= TASK OBJECTIVE =
Find the line containing "export VERILOG_INCLUDE_DIRS = /design/src" in the entries below. Restate it and each line after it, word for word, up to and including the line containing "set_output_delay 4.65 -clock".

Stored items
### config.mk
export PLATFORM = sky130hd
export DESIGN_NAME = preemptive_lifo_task_order
export DESIGN_NICKNAME = d
export VERILOG_FILES = /design/src/rtl/core/plto_pkg.sv /design/src/rtl/core/preemptive_lifo_task_order.sv /design/src/rtl/core/plto_front.sv /design/src/rtl/core/plto_back.sv
export VERILOG_INCLUDE_DIRS = /design/src /design/src/rtl/core
export SDC_FILE = /design/constraint.sdc
export NUM_CORES = 1
export LEC_CHECK = 0
export BUFFER_PORTS_ARGS = -buffer_cell sky130_fd_sc_hd__buf_2
export CAP_MARGIN = 15
export CORE_UTILIZATION = 30
export CTS_CLUSTER_SIZE = 30
export DETAILED_ROUTE_END_ITERATION = 10
export RECOVER_POWER = 50
export SLEW_MARGIN = 20
export SYNTH_ARGS = -nofsm -noshare
export SYNTH_HDL_FRONTEND = slang
export SYNTH_SLANG_ARGS = --single-unit
### constraint.sdc
create_clock -name clk -period 15.5 [get_ports clk]
set_clock_uncertainty 0.15 [all_clocks]
set_input_delay 4.65 -clock clk [delete_from_list [all_inputs] [get_ports clk]]
set_output_delay 4.65 -clock clk [all_outputs]
set_load 0.01 [all_outputs]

= RESULT OF THIS EXERCISE =
export VERILOG_INCLUDE_DIRS = /design/src /design/src/rtl/core
export SDC_FILE = /design/constraint.sdc
export NUM_CORES = 1
export LEC_CHECK = 0
export BUFFER_PORTS_ARGS = -buffer_cell sky130_fd_sc_hd__buf_2
export CAP_MARGIN = 15
export CORE_UTILIZATION = 30
export CTS_CLUSTER_SIZE = 30
export DETAILED_ROUTE_END_ITERATION = 10
export RECOVER_POWER = 50
export SLEW_MARGIN = 20
export SYNTH_ARGS = -nofsm -noshare
export SYNTH_HDL_FRONTEND = slang
export SYNTH_SLANG_ARGS = --single-unit
### constraint.sdc
create_clock -name clk -period 15.5 [get_ports clk]
set_clock_uncertainty 0.15 [all_clocks]
set_input_delay 4.65 -clock clk [delete_from_list [all_inputs] [get_ports clk]]
set_output_delay 4.65 -clock clk [all_outputs]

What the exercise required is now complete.